Abstract

Recent advances in flow cytometry have resulted in the development of powerful bioassays to analyze the proliferation of cell populations. The carboxy-fluorescein diacetate succinimidyl ester (CFSE)-labeling experiment is one such assay that is widely used to study cell kinetics and as a standard tool for investigating lymphocyte proliferation. Several mathematical models have been proposed to describe cell proliferation during CFSE experiments. The statistical analysis of CFSE-labeling data has received little attention, but it poses a number of methodological issues.
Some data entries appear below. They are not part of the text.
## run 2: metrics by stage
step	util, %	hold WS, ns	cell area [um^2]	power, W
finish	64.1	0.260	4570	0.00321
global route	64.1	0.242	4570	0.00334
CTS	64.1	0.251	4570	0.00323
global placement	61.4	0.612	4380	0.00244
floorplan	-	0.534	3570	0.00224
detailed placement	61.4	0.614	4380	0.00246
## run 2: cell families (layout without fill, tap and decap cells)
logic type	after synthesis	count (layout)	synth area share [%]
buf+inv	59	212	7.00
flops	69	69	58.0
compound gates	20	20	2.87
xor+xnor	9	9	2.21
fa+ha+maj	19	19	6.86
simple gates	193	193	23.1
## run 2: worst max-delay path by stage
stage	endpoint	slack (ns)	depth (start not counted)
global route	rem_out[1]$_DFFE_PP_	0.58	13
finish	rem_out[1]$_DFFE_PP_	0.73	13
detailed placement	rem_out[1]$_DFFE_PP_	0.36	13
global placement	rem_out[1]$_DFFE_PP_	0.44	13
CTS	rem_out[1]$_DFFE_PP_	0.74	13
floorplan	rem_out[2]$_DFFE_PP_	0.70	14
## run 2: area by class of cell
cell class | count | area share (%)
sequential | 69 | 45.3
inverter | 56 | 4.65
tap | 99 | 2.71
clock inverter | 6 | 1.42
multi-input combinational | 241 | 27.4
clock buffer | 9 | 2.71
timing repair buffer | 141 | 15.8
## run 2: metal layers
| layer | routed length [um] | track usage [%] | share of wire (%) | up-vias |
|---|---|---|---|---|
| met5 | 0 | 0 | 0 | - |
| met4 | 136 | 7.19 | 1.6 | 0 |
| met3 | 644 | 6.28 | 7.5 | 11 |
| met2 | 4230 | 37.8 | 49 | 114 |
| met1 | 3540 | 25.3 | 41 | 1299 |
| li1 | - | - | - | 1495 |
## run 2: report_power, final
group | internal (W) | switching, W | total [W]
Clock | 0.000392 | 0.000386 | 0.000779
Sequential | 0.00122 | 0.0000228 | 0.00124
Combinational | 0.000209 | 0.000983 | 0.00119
File: src/rtl/ppbc_pkg.sv
// Package with the shared types, mode codes and command codes of the panel controller.
`default_nettype none
package ppbc_pkg;

  localparam int MaxCmd = 5;
  localparam int CntW = $clog2(MaxCmd + 1);

  localparam logic [2:0] M_IDLE        = 3'd0;
  localparam logic [2:0] M_PRINTING    = 3'd1;
  localparam logic [2:0] M_PRE_FEED    = 3'd2;
  localparam logic [2:0] M_PRE_RETRACT = 3'd3;
  localparam logic [2:0] M_FEEDING     = 3'd4;
  localparam logic [2:0] M_RETRACTING  = 3'd5;
  localparam logic [2:0] M_LEVELING    = 3'd6;

  localparam logic [3:0] CMD_NONE     = 4'd0;
  localparam logic [3:0] CMD_HOME     = 4'd1;
  localparam logic [3:0] CMD_ABS      = 4'd2;
  localparam logic [3:0] CMD_HEAT_ON  = 4'd3;
  localparam logic [3:0] CMD_HEAT_OFF = 4'd4;
  localparam logic [3:0] CMD_QSTOP    = 4'd5;
  localparam logic [3:0] CMD_REL      = 4'd6;
  localparam logic [3:0] CMD_FEED     = 4'd7;
  localparam logic [3:0] CMD_RETRACT  = 4'd8;
  localparam logic [3:0] CMD_CORNER0  = 4'd9;

  localparam logic [1:0] REG_THRESH = 2'd0;
  localparam logic [1:0] REG_LOCK   = 2'd1;
  localparam logic [1:0] REG_SLOW   = 2'd2;
  localparam logic [1:0] REG_FAST   = 2'd3;

  localparam logic [3:0] LED_RESET = 4'b1110;

  typedef struct packed {
    logic [31:0]        now_ms;
    logic               home_pressed;
    logic               plus_pressed;
    logic               minus_pressed;
    logic               printing_active;
    logic signed [13:0] hotend_temp;
    logic               queue_empty;
  } item_t;

  typedef struct packed {
    logic [12:0] preheat_threshold;
    logic [15:0] key_lockout_ms;
    logic [15:0] slow_blink_ms;
    logic [15:0] fast_blink_ms;
  } cfg_t;

  typedef struct packed {
    logic [MaxCmd-1:0][3:0] cmd;
    logic [CntW-1:0]        cnt;
    logic [3:0]             led;
  } batch_t;

  function automatic batch_t push(batch_t b, logic [3:0] c);
    batch_t r;
    r = b;
    if (r.cnt < CntW'(MaxCmd)) begin
      r.cmd[r.cnt] = c;
      r.cnt = r.cnt + CntW'(1);
    end
    return r;
  endfunction

  function automatic logic passed(logic [31:0] now, logic [31:0] due);
    logic [31:0] d;
    d = now - due;
    return ~d[31];
  endfunction

endpackage
`default_nettype wire

File: src/rtl/ppbc_core.sv
// Per-tick step logic and the panel state registers.
`default_nettype none
module ppbc_core (
  input  wire logic           clk,
  input  wire logic           rst_n,
  input  wire logic           step,
  input  wire ppbc_pkg::item_t item,
  input  wire ppbc_pkg::cfg_t  cfg,
  output ppbc_pkg::batch_t     batch
);

  logic [2:0]  mode_r, mode_nxt;
  logic [1:0]  corner_r, corner_nxt;
  logic [31:0] rel_r [3];
  logic [31:0] rel_nxt [3];
  logic [31:0] slow_due_r, slow_due_nxt;
  logic [31:0] fast_due_r, fast_due_nxt;
  logic [3:0]  led_r, led_nxt;

  always_comb begin
    logic [2:0] m;
    logic [1:0] c;
    logic hot, slow, fast;
    logic [2:0] keys;
    ppbc_pkg::batch_t b;
    m = mode_r;
    c = corner_r;
    b = '0;
    keys = {item.minus_pressed, item.plus_pressed, item.home_pressed};
    hot = item.hotend_temp >= $signed({1'b0, cfg.preheat_threshold});
    for (int k = 0; k < 3; k++) begin
      rel_nxt[k] = rel_r[k];
    end

    if (keys[0] && ppbc_pkg::passed(item.now_ms, rel_r[0])) begin
      if (m == ppbc_pkg::M_IDLE) begin
        b = ppbc_pkg::push(b, ppbc_pkg::CMD_HOME);
        b = ppbc_pkg::push(b, ppbc_pkg::CMD_ABS);
        m = ppbc_pkg::M_LEVELING;
      end else if (m == ppbc_pkg::M_LEVELING) begin
        b = ppbc_pkg::push(b, ppbc_pkg::CMD_HOME);
        m = ppbc_pkg::M_IDLE;
      end
      rel_nxt[0] = item.now_ms + {16'd0, cfg.key_lockout_ms};
    end

    if (keys[1] && ppbc_pkg::passed(item.now_ms, rel_r[1])) begin
      if (m == ppbc_pkg::M_IDLE) begin
        m = ppbc_pkg::M_PRE_FEED;
        b = ppbc_pkg::push(b, ppbc_pkg::CMD_HEAT_ON);
      end else if (m == ppbc_pkg::M_PRE_FEED || m == ppbc_pkg::M_FEEDING) begin
        m = ppbc_pkg::M_IDLE;
        b = ppbc_pkg::push(b, ppbc_pkg::CMD_QSTOP);
        b = ppbc_pkg::push(b, ppbc_pkg::CMD_HEAT_OFF);
      end else if (m == ppbc_pkg::M_LEVELING) begin
        c = c + 2'd1;
        b = ppbc_pkg::push(b, ppbc_pkg::CMD_CORNER0 + {2'd0, c});
      end
      rel_nxt[1] = item.now_ms + {16'd0, cfg.key_lockout_ms};
    end

    if (keys[2] && ppbc_pkg::passed(item.now_ms, rel_r[2])) begin
      if (m == ppbc_pkg::M_IDLE) begin
        m = ppbc_pkg::M_PRE_RETRACT;
        b = ppbc_pkg::push(b, ppbc_pkg::CMD_HEAT_ON);
      end else if (m == ppbc_pkg::M_PRE_RETRACT || m == ppbc_pkg::M_RETRACTING) begin
        m = ppbc_pkg::M_IDLE;
        b = ppbc_pkg::push(b, ppbc_pkg::CMD_QSTOP);
        b = ppbc_pkg::push(b, ppbc_pkg::CMD_HEAT_OFF);
      end else if (m == ppbc_pkg::M_LEVELING) begin
        c = c + 2'd3;
        b = ppbc_pkg::push(b, ppbc_pkg::CMD_CORNER0 + {2'd0, c});
      end
      rel_nxt[2] = item.now_ms + {16'd0, cfg.key_lockout_ms};
    end

    priority if (item.printing_active) begin
      m = ppbc_pkg::M_PRINTING;
    end else if (m == ppbc_pkg::M_PRINTING) begin
      m = ppbc_pkg::M_IDLE;
    end else if (m == ppbc_pkg::M_PRE_FEED && hot) begin
      b = ppbc_pkg::push(b, ppbc_pkg::CMD_REL);
      m = ppbc_pkg::M_FEEDING;
    end else if (m == ppbc_pkg::M_PRE_RETRACT && hot) begin
      b = ppbc_pkg::push(b, ppbc_pkg::CMD_REL);
      b = ppbc_pkg::push(b, ppbc_pkg::CMD_FEED);
      m = ppbc_pkg::M_RETRACTING;
    end else begin
    end

    slow = ppbc_pkg::passed(item.now_ms, slow_due_r);
    fast = ppbc_pkg::passed(item.now_ms, fast_due_r);
    slow_due_nxt = slow ? item.now_ms + {16'd0, cfg.slow_blink_ms} : slow_due_r;
    fast_due_nxt = fast ? item.now_ms + {16'd0, cfg.fast_blink_ms} : fast_due_r;

    led_nxt = ppbc_pkg::LED_RESET;
    unique case (m)
      ppbc_pkg::M_PRINTING:    led_nxt[0] = led_r[0] ^ slow;
      ppbc_pkg::M_PRE_FEED:    led_nxt[1] = led_r[1] ^ fast;
      ppbc_pkg::M_FEEDING:     led_nxt[1] = led_r[1] ^ slow;
      ppbc_pkg::M_PRE_RETRACT: led_nxt[2] = led_r[2] ^ fast;
      ppbc_pkg::M_RETRACTING:  led_nxt[2] = led_r[2] ^ slow;
      ppbc_pkg::M_LEVELING:    led_nxt = 4'b0110;
      default:                 led_nxt = ppbc_pkg::LED_RESET;
    endcase

    if (b.cnt == '0 && item.queue_empty) begin
      if (m == ppbc_pkg::M_FEEDING) begin
        b = ppbc_pkg::push(b, ppbc_pkg::CMD_FEED);
      end else if (m == ppbc_pkg::M_RETRACTING) begin
        b = ppbc_pkg::push(b, ppbc_pkg::CMD_RETRACT);
      end
    end
    if (b.cnt == '0) begin
      b = ppbc_pkg::push(b, ppbc_pkg::CMD_NONE);
    end
    b.led = led_nxt;

    mode_nxt = m;
    corner_nxt = c;
    batch = b;
  end

  always_ff @(posedge clk) begin
    if (!rst_n) begin
      mode_r <= ppbc_pkg::M_IDLE;
      corner_r <= 2'd0;
      for (int k = 0; k < 3; k++) begin
        rel_r[k] <= 32'd0;
      end
      slow_due_r <= 32'd0;
      fast_due_r <= 32'd0;
      led_r <= ppbc_pkg::LED_RESET;
    end else if (step) begin
      mode_r <= mode_nxt;
      corner_r <= corner_nxt;
      for (int k = 0; k < 3; k++) begin
        rel_r[k] <= rel_nxt[k];
      end
      slow_due_r <= slow_due_nxt;
      fast_due_r <= fast_due_nxt;
      led_r <= led_nxt;
    end
  end

endmodule
`default_nettype wire

File: src/rtl/ppbc_drain.sv
// Result register that holds one tick's commands and hands them out one a cycle while out_ready is high.
`default_nettype none
module ppbc_drain (
  input  wire logic            clk,
  input  wire logic            rst_n,
  input  wire logic            load,
  input  wire ppbc_pkg::batch_t batch_in,
  output logic                 free,
  output logic                 out_valid,
  input  wire logic            out_ready,
  output logic [3:0]           out_command,
  output logic [3:0]           out_led,
  output logic                 out_last
);

  ppbc_pkg::batch_t batch_r;
  logic valid_r;
  logic [ppbc_pkg::CntW-1:0] idx_r;

  assign out_valid = valid_r;
  assign out_command = batch_r.cmd[idx_r];
  assign out_led = batch_r.led;
  assign out_last = (idx_r == batch_r.cnt - ppbc_pkg::CntW'(1));
  assign free = !valid_r || (out_ready && out_last);

  always_ff @(posedge clk) begin
    if (!rst_n) begin
      valid_r <= 1'b0;
      idx_r <= '0;
    end else if (load) begin
      valid_r <= 1'b1;
      idx_r <= '0;
    end else if (valid_r && out_ready) begin
      if (out_last) begin
        valid_r <= 1'b0;
      end else begin
        idx_r <= idx_r + ppbc_pkg::CntW'(1);
      end
    end
  end

  always_ff @(posedge clk) begin
    if (load) begin
      batch_r <= batch_in;
    end
  end

endmodule
`default_nettype wire

File: src/rtl/printer_panel_button_controller.sv
// Top level of the printer front-panel controller: input register, step logic and result drain.
//
//   channel | direction | handshake             | payload
//   in_     | request   | in_valid / in_ready   | tick time, key levels, printing, temp, queue
//   out_    | result    | out_valid / out_ready | command, four LED levels, last
//   cfg_    | write     | cfg_valid / cfg_ready | register index, data
//
// A request is registered, stepped by the core logic and its results loaded into the result register.
// A tick gives one to five results, sent one a cycle while out_ready is high.
// One more request is taken into the input register while results wait; stepping holds until the result register frees.
// Reset is synchronous and active low; configuration writes are always taken.
`default_nettype none
module printer_panel_button_controller (
  input  wire logic        clk,
  input  wire logic        rst_n,
  input  wire logic        in_valid,
  output logic             in_ready,
  input  wire logic [31:0] in_now_ms,
  input  wire logic        in_home_pressed,
  input  wire logic        in_plus_pressed,
  input  wire logic        in_minus_pressed,
  input  wire logic        in_printing_active,
  input  wire logic signed [13:0] in_hotend_temp,
  input  wire logic        in_queue_empty,
  output logic             out_valid,
  input  wire logic        out_ready,
  output logic [3:0]       out_command,
  output logic             out_led_start,
  output logic             out_led_plus,
  output logic             out_led_minus,
  output logic             out_led_home,
  output logic             out_last,
  input  wire logic        cfg_valid,
  output logic             cfg_ready,
  input  wire logic [1:0]  cfg_index,
  input  wire logic [15:0] cfg_data
);

  ppbc_pkg::item_t  item_r;
  logic             in_v_r;
  ppbc_pkg::cfg_t   cfg_r;
  ppbc_pkg::batch_t batch;
  logic             free;
  logic             step;
  logic [3:0]       led;

  assign step = in_v_r && free;
  assign in_ready = !in_v_r || step;
  assign cfg_ready = 1'b1;

  always_ff @(posedge clk) begin
    if (!rst_n) begin
      in_v_r <= 1'b0;
    end else if (in_ready) begin
      in_v_r <= in_valid;
    end
  end

  always_ff @(posedge clk) begin
    if (in_valid && in_ready) begin
      item_r.now_ms <= in_now_ms;
      item_r.home_pressed <= in_home_pressed;
      item_r.plus_pressed <= in_plus_pressed;
      item_r.minus_pressed <= in_minus_pressed;
      item_r.printing_active <= in_printing_active;
      item_r.hotend_temp <= in_hotend_temp;
      item_r.queue_empty <= in_queue_empty;
    end
  end

  always_ff @(posedge clk) begin
    if (!rst_n) begin
      cfg_r.preheat_threshold <= 13'd2190;
      cfg_r.key_lockout_ms <= 16'd1000;
      cfg_r.slow_blink_ms <= 16'd500;
      cfg_r.fast_blink_ms <= 16'd75;
    end else if (cfg_valid && cfg_ready) begin
      unique case (cfg_index)
        ppbc_pkg::REG_THRESH: cfg_r.preheat_threshold <= cfg_data[12:0];
        ppbc_pkg::REG_LOCK:   cfg_r.key_lockout_ms <= cfg_data;
        ppbc_pkg::REG_SLOW:   cfg_r.slow_blink_ms <= cfg_data;
        ppbc_pkg::REG_FAST:   cfg_r.fast_blink_ms <= cfg_data;
        default:              cfg_r <= cfg_r;
      endcase
    end
  end

  ppbc_core u_core (
    .clk   (clk),
    .rst_n (rst_n),
    .step  (step),
    .item  (item_r),
    .cfg   (cfg_r),
    .batch (batch)
  );

  ppbc_drain u_drain (
    .clk         (clk),
    .rst_n       (rst_n),
    .load        (step),
    .batch_in    (batch),
    .free        (free),
    .out_valid   (out_valid),
    .out_ready   (out_ready),
    .out_command (out_command),
    .out_led     (led),
    .out_last    (out_last)
  );

  assign out_led_start = led[0];
  assign out_led_plus  = led[1];
  assign out_led_minus = led[2];
  assign out_led_home  = led[3];

  a_step_loads: assert property (@(posedge clk) disable iff (!rst_n) step |=> out_valid)
    else $error("stepped request did not produce a result");

  a_run_continues: assert property (@(posedge clk) disable iff (!rst_n)
    (out_valid && out_ready && !out_last) |=> out_valid)
    else $error("result run ended before its last result");

  a_none_alone: assert property (@(posedge clk) disable iff (!rst_n)
    (out_valid && out_command == ppbc_pkg::CMD_NONE) |-> out_last)
    else $error("empty command sent within a run");

endmodule
`default_nettype wire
In this article we approach their analysis using a mixture model. The mixing proportions are specified through an age-dependent branching process that models the temporal organization of the cell population. Because the CFSE molecules are partitioned between daughter cells when their mother divides, the observations generated by this assay are dependent. The data structure can be compared with that of a partially observed random-effects model where the clusters cannot be identified. In this context, we propose three estimators. We prove their consistency and asymptotic normality, investigate their finite-sample properties in simulation studies, and contrast their relative merits for the analysis of CFSE-labeling data. We use the proposed methods to analyze the proliferation in vitro of CD4+ and CD8+ T lymphocytes. In particular, we compare their activation and proliferation rates, and also investigate the effect of two stimuli that activate resting lymphocytes: the nonspecific mitogen phytohemaglutanin (PHA) and ligation of both the T-cell receptor CD3 and the costimulatory receptor CD28 cell surface proteins with monoclonal antibodies.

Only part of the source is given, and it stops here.